Este terrível erro surpreendeu a todos e custou a Firouzja o empate contra o jogador mais forte da
atualidade. Frente ao deslize cometido, ficamos com o ensinamento de que até os grandes mestres podem
cometer erros em posições relativamente simples.
EXERCÍCIOS
Uma vez apresentada a teoria, cabe agora fazer os exercícios, a fim de desenvolver o raciocínio e
fixar os conceitos. Lembre-se: os finais de peões exigem certa sutileza, algo que só é possível com muita
atenção e cálculo. Nos problemas seguintes, se jogar de maneira afobada, provavelmente o resultado não
será positivo!
DESAFIO
Será possível, mesmo o peão das negras estando tão distante, que o Rei branco o alcance, obtendo
um empate? Sim é possível. Nessa posição, jogam as brancas e empatam.
Dica: Fique de olho nas diagonais! Embora o olhar seja um dos nossos maiores guias nesse mundo, muitas
vezes ele nos engana. Por incrível que pareça, como nos mostra o chamado “Rei de Einstein” (diagrama x), a
distância percorrida nos dois caminhos traçados de verde é a mesma que na linha reta em vermelho.
Diagrama 9
b5 - c6 - d7 - e6 - f5 - g4
b4 - c4 - d4 - e4 - f4 - g4
Diagrama 10
Numa ideia semelhante, diante do diagrama x, podemos nos perguntar: qual Rei está
mais perto do peão? Em um primeiro olhar, parece ser o Rh7, correto? Contudo, mais uma
vez, nosso olhar nos engana, pois enquanto o Rh7 correria atrás do peão negro enquanto
ele escapa rumo a promoção, o Re6, utilizando a diagonal a8 → h1, consegue antecipar o
peão, capturando-o.
Problema 2:
Aqui, o primeiro pensamento seria partir com o Rei para próximo dos peões com Rf3. No entanto,
isso seria desastroso, pois o Rei das negras está muito mais próximo de ambos os peões. Se 1. Rf3?, seguiria
Re5; 2. Re4, Rxd5; 3. Rd4. Agora, por mais que as brancas estejam com a oposição, conforme visto no
problema anterior, as negras têm um lance reserva. Portanto, seguiria 3 …, Re5; 4. Re3, e6!. Com esse
arranjo, as negras conseguem facilmente a vitória, como já nos é sabido.

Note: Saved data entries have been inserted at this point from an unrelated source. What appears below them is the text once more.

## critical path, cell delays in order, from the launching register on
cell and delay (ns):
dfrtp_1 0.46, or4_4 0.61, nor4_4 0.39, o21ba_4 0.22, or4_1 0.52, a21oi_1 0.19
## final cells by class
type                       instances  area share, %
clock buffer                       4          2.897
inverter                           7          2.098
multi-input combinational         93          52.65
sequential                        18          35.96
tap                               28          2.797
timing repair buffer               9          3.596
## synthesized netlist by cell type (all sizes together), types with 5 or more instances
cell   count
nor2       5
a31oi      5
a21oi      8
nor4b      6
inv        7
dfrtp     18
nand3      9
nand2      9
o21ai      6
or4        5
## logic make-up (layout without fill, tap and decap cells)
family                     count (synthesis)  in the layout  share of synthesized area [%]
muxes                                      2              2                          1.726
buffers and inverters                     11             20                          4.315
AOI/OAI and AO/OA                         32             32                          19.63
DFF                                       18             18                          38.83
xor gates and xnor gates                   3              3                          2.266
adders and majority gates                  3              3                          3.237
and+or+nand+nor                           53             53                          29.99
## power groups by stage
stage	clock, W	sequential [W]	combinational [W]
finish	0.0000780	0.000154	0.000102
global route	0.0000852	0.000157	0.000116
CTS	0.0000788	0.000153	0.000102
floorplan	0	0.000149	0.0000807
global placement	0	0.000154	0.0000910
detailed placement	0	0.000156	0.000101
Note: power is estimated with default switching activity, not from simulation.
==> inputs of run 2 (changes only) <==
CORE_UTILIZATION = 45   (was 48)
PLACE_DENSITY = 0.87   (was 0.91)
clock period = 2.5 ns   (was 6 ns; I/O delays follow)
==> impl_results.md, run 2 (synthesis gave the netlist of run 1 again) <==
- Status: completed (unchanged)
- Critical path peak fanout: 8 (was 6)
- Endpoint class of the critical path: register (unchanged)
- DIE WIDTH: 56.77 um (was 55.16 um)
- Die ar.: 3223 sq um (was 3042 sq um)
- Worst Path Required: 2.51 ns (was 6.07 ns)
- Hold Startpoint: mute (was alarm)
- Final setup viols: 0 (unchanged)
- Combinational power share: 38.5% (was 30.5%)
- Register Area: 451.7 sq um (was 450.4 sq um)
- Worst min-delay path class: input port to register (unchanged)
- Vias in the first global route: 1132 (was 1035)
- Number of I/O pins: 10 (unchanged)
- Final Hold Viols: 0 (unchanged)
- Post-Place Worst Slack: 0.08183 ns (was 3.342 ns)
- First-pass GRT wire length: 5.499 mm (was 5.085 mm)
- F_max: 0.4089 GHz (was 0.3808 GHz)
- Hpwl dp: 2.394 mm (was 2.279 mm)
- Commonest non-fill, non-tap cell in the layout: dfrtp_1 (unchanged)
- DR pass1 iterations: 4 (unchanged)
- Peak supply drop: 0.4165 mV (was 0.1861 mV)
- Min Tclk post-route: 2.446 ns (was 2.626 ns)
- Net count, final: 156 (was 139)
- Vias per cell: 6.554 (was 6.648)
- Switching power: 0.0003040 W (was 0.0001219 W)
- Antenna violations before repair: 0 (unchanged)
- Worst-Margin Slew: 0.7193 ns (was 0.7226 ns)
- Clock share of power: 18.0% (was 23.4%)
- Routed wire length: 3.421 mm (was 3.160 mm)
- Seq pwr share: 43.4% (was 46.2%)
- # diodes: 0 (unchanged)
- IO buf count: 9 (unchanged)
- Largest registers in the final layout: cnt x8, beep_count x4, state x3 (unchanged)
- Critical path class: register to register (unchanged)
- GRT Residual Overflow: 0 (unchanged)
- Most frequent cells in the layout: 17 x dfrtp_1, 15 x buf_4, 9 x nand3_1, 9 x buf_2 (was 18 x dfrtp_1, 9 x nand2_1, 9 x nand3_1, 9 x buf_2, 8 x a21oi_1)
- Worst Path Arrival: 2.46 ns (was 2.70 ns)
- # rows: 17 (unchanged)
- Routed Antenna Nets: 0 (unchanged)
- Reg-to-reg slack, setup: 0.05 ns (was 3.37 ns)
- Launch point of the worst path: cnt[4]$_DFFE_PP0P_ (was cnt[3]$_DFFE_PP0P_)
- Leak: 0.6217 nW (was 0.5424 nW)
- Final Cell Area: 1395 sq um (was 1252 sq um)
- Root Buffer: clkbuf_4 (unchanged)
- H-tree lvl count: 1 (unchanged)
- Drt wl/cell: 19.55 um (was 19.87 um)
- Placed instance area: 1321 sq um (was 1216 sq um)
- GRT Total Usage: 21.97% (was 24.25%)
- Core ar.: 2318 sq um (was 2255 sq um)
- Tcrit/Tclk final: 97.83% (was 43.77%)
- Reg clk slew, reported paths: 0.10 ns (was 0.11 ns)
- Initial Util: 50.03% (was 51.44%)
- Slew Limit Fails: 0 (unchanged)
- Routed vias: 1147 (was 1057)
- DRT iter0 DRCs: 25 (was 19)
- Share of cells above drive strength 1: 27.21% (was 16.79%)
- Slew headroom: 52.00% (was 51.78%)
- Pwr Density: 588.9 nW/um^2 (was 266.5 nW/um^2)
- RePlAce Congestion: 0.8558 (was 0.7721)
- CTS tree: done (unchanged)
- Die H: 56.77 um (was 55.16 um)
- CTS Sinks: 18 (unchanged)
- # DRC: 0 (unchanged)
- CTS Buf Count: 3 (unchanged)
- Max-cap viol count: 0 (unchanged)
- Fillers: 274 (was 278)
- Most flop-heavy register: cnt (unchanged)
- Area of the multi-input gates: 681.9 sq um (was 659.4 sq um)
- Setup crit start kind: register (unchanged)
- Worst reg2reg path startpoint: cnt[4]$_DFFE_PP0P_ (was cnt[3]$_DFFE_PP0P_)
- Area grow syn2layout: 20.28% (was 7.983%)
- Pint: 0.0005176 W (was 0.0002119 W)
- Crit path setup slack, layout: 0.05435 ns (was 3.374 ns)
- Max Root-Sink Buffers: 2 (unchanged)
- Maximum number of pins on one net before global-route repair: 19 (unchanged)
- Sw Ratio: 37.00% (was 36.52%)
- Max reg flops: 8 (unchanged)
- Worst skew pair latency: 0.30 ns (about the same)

Assim sendo, para conseguir o empate, cabe às brancas um lance mais sutil: 1. d6!!. Com esse lance
as brancas obrigam a captura do peão de d6 com 1 …, exd6. No lance seguinte as brancas jogam 2. Rf3
ganhando a oposição e, diferente do cenário anterior, o peão negro se situa mais proximo ao Rei negro, não
deixando um lance reserva. Segue, então: 2…, Re5; 3. Re4, ½ -½ . Desse modo, as brancas conquistam o
empate.
Problema 3:
Seja jogando Rd7 ou avançando o peão branco para d7, a situação apresentada no diagrama será a
de um empate ½ - ½ .
Problema 4:
Conforme a regra do quadrado, conseguimos prever que disparar o peão em a2 → a8
não será possível, pois o Rei de f3 situa-se dentro do quadrado, chegando antes da
coroação do peão. Contudo, existe uma artimanha sutil: jogando 1. d5 as brancas obrigam
1…, exd5. Agora o próprio peão negro de d5 fará um obstaculo para seu Rei, impedindo que
ele chegue a tempo de antecipar a coroação do peão branco. A posição se desenrola da
seguinte maneira: 2. a4, Re4; 3. a5 Re5: 4. a6 Rd6; 5. a7 Rc7: 6. a8 = D 1-0.